BEGIN

Source: an optimization exercise on an open RTL-to-GDS flow (aim: small area). Production flows keep margins and buffers that such runs may drop.
Only simulation tests tie the RTL to the original design; equivalence was not proved.
No activity file was given, so power comes from the tool's default toggle rates.

==> flow/design.v <==
`timescale 1ns/1ns
`default_nettype none
module rv_alu_execute (
    input  logic                clk,
    input  logic [32-1:0] instr,
    input  logic [32-1:0] rs1,
    input  logic [32-1:0] rs2,
    output logic [32-1:0] value,      
    output logic                illegal
);
    localparam int CUT1 = 11;
    localparam int CUT2 = 22;
    logic [6:0]  opcode;
    logic [2:0]  f3;
    logic [6:0]  f7;
    logic        is_op, is_opi, f7_base, f7_alt;
    logic [31:0] a, b, ax, p, sr_in, sr, x1, x0;
    logic [32:0] c;
    logic        sub, fill, slt_bit, c1_q, c2_q;
    logic        en_add, en_xo, en_ao, en_srl, en_sll, en_slt, en_sltu;
    assign opcode  = instr[6:0];
    assign f3      = instr[14:12];
    assign f7      = instr[31:25];
    assign is_op   = (opcode == 7'b0110011);
    assign is_opi  = (opcode == 7'b0010011);
    assign f7_base = (f7 == 7'b0000000);
    assign f7_alt  = (f7 == 7'b0100000);
    always_comb begin
        illegal = !(is_op || is_opi);
        if (is_op && !(f7_base || (f7_alt && (f3 == 3'b000 || f3 == 3'b101))))
            illegal = 1'b1;
        if (is_opi && f3 == 3'b001 && !f7_base)
            illegal = 1'b1;
        if (is_opi && f3 == 3'b101 && !(f7_base || f7_alt))
            illegal = 1'b1;
    end
    assign en_add  = !illegal && (f3 == 3'b000);
    assign en_sll  = !illegal && (f3 == 3'b001);
    assign en_slt  = !illegal && (f3 == 3'b010);
    assign en_sltu = !illegal && (f3 == 3'b011);
    assign en_xo   = !illegal && (f3 == 3'b100 || f3 == 3'b110);    
    assign en_srl  = !illegal && (f3 == 3'b101);
    assign en_ao   = !illegal && (f3 == 3'b110 || f3 == 3'b111);    
    assign a = rs1;
    assign b = instr[5] ? rs2 : {{20{instr[31]}}, instr[31:20]};
    assign sub = (f3 == 3'b000) ? (instr[5] & instr[30]) : (f3[2:1] == 2'b01);
    assign ax  = a ^ {32{sub}};
    assign p   = ax ^ b;                
    always_comb begin
        c[0] = sub;
        for (int i = 0; i < 32; i++) begin
            if (i + 1 == CUT1)      c[i+1] = c1_q;
            else if (i + 1 == CUT2) c[i+1] = c2_q;
            else                    c[i+1] = p[i] ? c[i] : a[i];
        end
    end
    always_ff @(posedge clk) begin
        c1_q <= p[CUT1-1] ? c[CUT1-1] : a[CUT1-1];
        c2_q <= p[CUT2-1] ? c[CUT2-1] : a[CUT2-1];
    end
    assign slt_bit = (en_sltu & ~c[32]) | (en_slt & ((a[31] ^ b[31]) ? a[31] : ~c[32]));
    assign fill = f3[2] & instr[30] & a[31];
    always_comb begin
        for (int i = 0; i < 32; i++) sr_in[i] = f3[2] ? a[i] : a[31-i];
    end
    logic [31:0] lv [0:5];
    assign lv[0] = sr_in;
    for (genvar k = 0; k < 5; k++) begin : g_lvl
        localparam int SB = 4 - k;
        localparam int SH = 1 << SB;
        for (genvar i = 0; i < 32; i++) begin : g_bit
            if (i + SH < 32) assign lv[k+1][i] = b[SB] ? lv[k][i+SH] : lv[k][i];
            else             assign lv[k+1][i] = b[SB] ? fill : lv[k][i];
        end
    end
    assign sr = lv[5];
    assign x1 = ({32{en_add}} & ~c[31:0]) | {32{en_xo}};
    assign x0 = ({32{en_add}} &  c[31:0]) | ({32{en_ao}} & a);
    always_comb begin
        for (int i = 0; i < 32; i++) begin
            value[i] = (p[i] ? x1[i] : x0[i])
                     | (en_srl & sr[i])
                     | (en_sll & sr[31-i]);
        end
        value[0] = value[0] | slt_bit;
    end
endmodule
`default_nettype wire
`timescale 1ns/1ns
`default_nettype none
module rv_alu_top (
    input  logic                   clk,
    input  logic                   arst_n,
    input  logic [5-1:0] awaddr,
    input  logic                   awvalid,
    output logic                   awready,
    input  logic [32-1:0]    wdata,
    input  logic [3:0]             wstrb,
    input  logic                   wvalid,
    output logic                   wready,
    output logic [1:0]             bresp,
    output logic                   bvalid,
    input  logic                   bready,
    input  logic [5-1:0] araddr,
    input  logic                   arvalid,
    output logic                   arready,
    output logic [32-1:0]    rdata,
    output logic [1:0]             rresp,
    output logic                   rvalid,
    input  logic                   rready
);
    logic                wr_rdy_q;       
    logic                wr_fire, wr_en, rd_fire;
    logic [32-1:0] rs1, rs2, instr;
    logic                s1_q, s2_q, s3_q;   
    logic [32-1:0] alu_value;
    logic                alu_illegal;
    logic [32-1:0] result_q;       
    logic                res_ok_q;       
    logic                illegal_flag;
    logic [15:0]         done_count;
    logic [16:0]         inc_c;
    logic [32-1:0] rd_data;
    assign awready = wr_rdy_q;
    assign wready  = wr_rdy_q;
    assign bresp   = 2'b00;
    assign rresp   = 2'b00;
    assign wr_fire = awvalid && wr_rdy_q && wvalid;
    assign rd_fire = arvalid && arready;
    assign wr_en   = wr_fire && (awaddr[1:0] == 2'b00) && (&wstrb);
    always_ff @(posedge clk or negedge arst_n) begin
        if (!arst_n) begin
            wr_rdy_q <= 1'b0;
            bvalid   <= 1'b0;
            arready  <= 1'b0;
            rvalid   <= 1'b0;
            s1_q     <= 1'b0;
            s2_q     <= 1'b0;
            s3_q     <= 1'b0;
        end else begin
            wr_rdy_q <= awvalid && wvalid && !wr_rdy_q && !bvalid;
            arready  <= arvalid && !arready && !rvalid;
            s1_q     <= wr_en && (awaddr[4:2] == 3'd2);
            s2_q     <= s1_q;
            s3_q     <= s2_q;
            if (wr_fire)     bvalid <= 1'b1;
            else if (bready) bvalid <= 1'b0;
            if (rd_fire)     rvalid <= 1'b1;
            else if (rready) rvalid <= 1'b0;
        end
    end
    always_ff @(posedge clk) begin
        if (wr_en && awaddr[4:2] == 3'd0) rs1   <= wdata;
        if (wr_en && awaddr[4:2] == 3'd1) rs2   <= wdata;
        if (wr_en && awaddr[4:2] == 3'd2) instr <= wdata;
    end
    rv_alu_execute i_execute (
        .clk, .instr, .rs1, .rs2, .value(alu_value), .illegal(alu_illegal)
    );
    always_ff @(posedge clk) begin
        if (s3_q) result_q <= alu_value;
    end
    always_comb begin
        inc_c[0] = s3_q;
        for (int i = 0; i < 16; i++) inc_c[i+1] = inc_c[i] & done_count[i];
    end
    always_ff @(posedge clk or negedge arst_n) begin
        if (!arst_n) begin
            res_ok_q     <= 1'b0;
            illegal_flag <= 1'b0;
            done_count   <= '0;
        end else begin
            done_count <= done_count ^ inc_c[15:0];
            res_ok_q     <= res_ok_q | s3_q;
            illegal_flag <= illegal_flag | (s3_q & alu_illegal);
        end
    end
    always_comb begin
        rd_data = '0;
        if (araddr[1:0] == 2'b00 && !rvalid) begin
            case (araddr[4:2])
                3'd0:    rd_data = rs1;
                3'd1:    rd_data = rs2;
                3'd2:    rd_data = instr;
                3'd3:    rd_data = res_ok_q ? result_q : '0;
                3'd4:    rd_data = {done_count, 15'd0, illegal_flag};
                default: rd_data = '0;
            endcase
        end
    end
    always_ff @(posedge clk) begin
        rdata <= rd_data | (rdata & {32{rvalid}});
    end
endmodule
`default_nettype wire
Settings: LEC_CHECK=0, ABC_AREA=1, CAP_MARGIN=0, CORE_MARGIN=2, CORE_UTILIZATION=55, SLEW_MARGIN=0; clock period 5.0 ns.
standard.sh (not shown) runs the stock make flow with config.mk's settings and CLKGATE_MAP_FILE= SYNTH_SCRIPT=/design/flow/synth_recipe.tcl, a recipe that flattens the netlist after the stock synthesis.
==> flow/flow/run.sh <==
#!/bin/bash
set -euo pipefail
rm -rf scripts_mod
cp -r "$FLOW_HOME/scripts" scripts_mod
printf 'strash\ndch -f\namap\ntopo\n' > scripts_mod/abc_area.script
export SCRIPTS_DIR="$PWD/scripts_mod"
export BUFFER_PORTS_ARGS="-buffer_cell sky130_fd_sc_hd__buf_1"
export CTS_ARGS="-sink_clustering_enable -repair_clock_nets -buf_list sky130_fd_sc_hd__clkbuf_8 -root_buf sky130_fd_sc_hd__clkbuf_16 -sink_clustering_size 20 -dont_use_dummy_load"
bash standard.sh > standard_make.log 2>&1
Next try:
--- a/flow/design.v
+++ b/flow/design.v
@@ -172,11 +172,13 @@
         end else begin
             done_count <= done_count ^ inc_c[15:0];
-            res_ok_q     <= res_ok_q | s3_q;
-            illegal_flag <= illegal_flag | (s3_q & alu_illegal);
+            if (s3_q) begin
+                res_ok_q     <= 1'b1;
+                illegal_flag <= illegal_flag | alu_illegal;
+            end
         end
     end
     always_comb begin
         rd_data = '0;
-        if (araddr[1:0] == 2'b00 && !rvalid) begin
+        if (araddr[1:0] == 2'b00) begin
             case (araddr[4:2])
                 3'd0:    rd_data = rs1;
@@ -190,5 +192,5 @@
     end
     always_ff @(posedge clk) begin
-        rdata <= rd_data | (rdata & {32{rvalid}});
+        if (!rvalid) rdata <= rd_data;
     end
 endmodule
Result: Global-route usage rises by 1.7 points; total power rises by a few percent; hold slack improved by 0.029 ns; clock power rises slightly; routed wire length rises by a few percent; worst setup slack improved by 0.034 ns; die area rises slightly; cell area rises slightly; via count hardly moves; final cell count falls by a few percent; sequential cell count is unchanged; maximum frequency rises slightly; register-to-register slack improved by 0.03 ns; area after synthesis rises slightly.

-- port drivers added, routing unchanged --
How much do the figures lean on ideal ports? The routed layouts below were timed once more, with nothing changed but the port constraints.
Step 1 (the two cells are an assumption about what drives the block):
set clk [get_ports {clk}]
set_driving_cell -lib_cell sky130_fd_sc_hd__clkbuf_16 $clk
set_driving_cell -lib_cell sky130_fd_sc_hd__buf_2 [delete_from_list [all_inputs] $clk]
Step 2 times the ports against the registers' clock, not the clock port: input delays grow and output delays shrink by t, the midpoint of the rising clock arrivals with the driver on.
a / b / c = no drivers / after step 1 / after step 2; a / b = the first two.
run	t (ns)	setup slack, ns	clock arrival spread, ns	pins driven straight from the clock port
the first run	0.442	0.427 / 0.427 / 0.427	0.043 / 0.044	1
the second run	0.434	0.461 / 0.461 / 0.461	0.042 / 0.042	1
After both steps setup and hold are still met in every run listed.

END

Taking the records above as input, show every line in which the word "araddr" is present.

[EXERCISE SOLUTION]:
    input  logic [5-1:0] araddr,
        if (araddr[1:0] == 2'b00 && !rvalid) begin
            case (araddr[4:2])
-        if (araddr[1:0] == 2'b00 && !rvalid) begin
+        if (araddr[1:0] == 2'b00) begin
             case (araddr[4:2])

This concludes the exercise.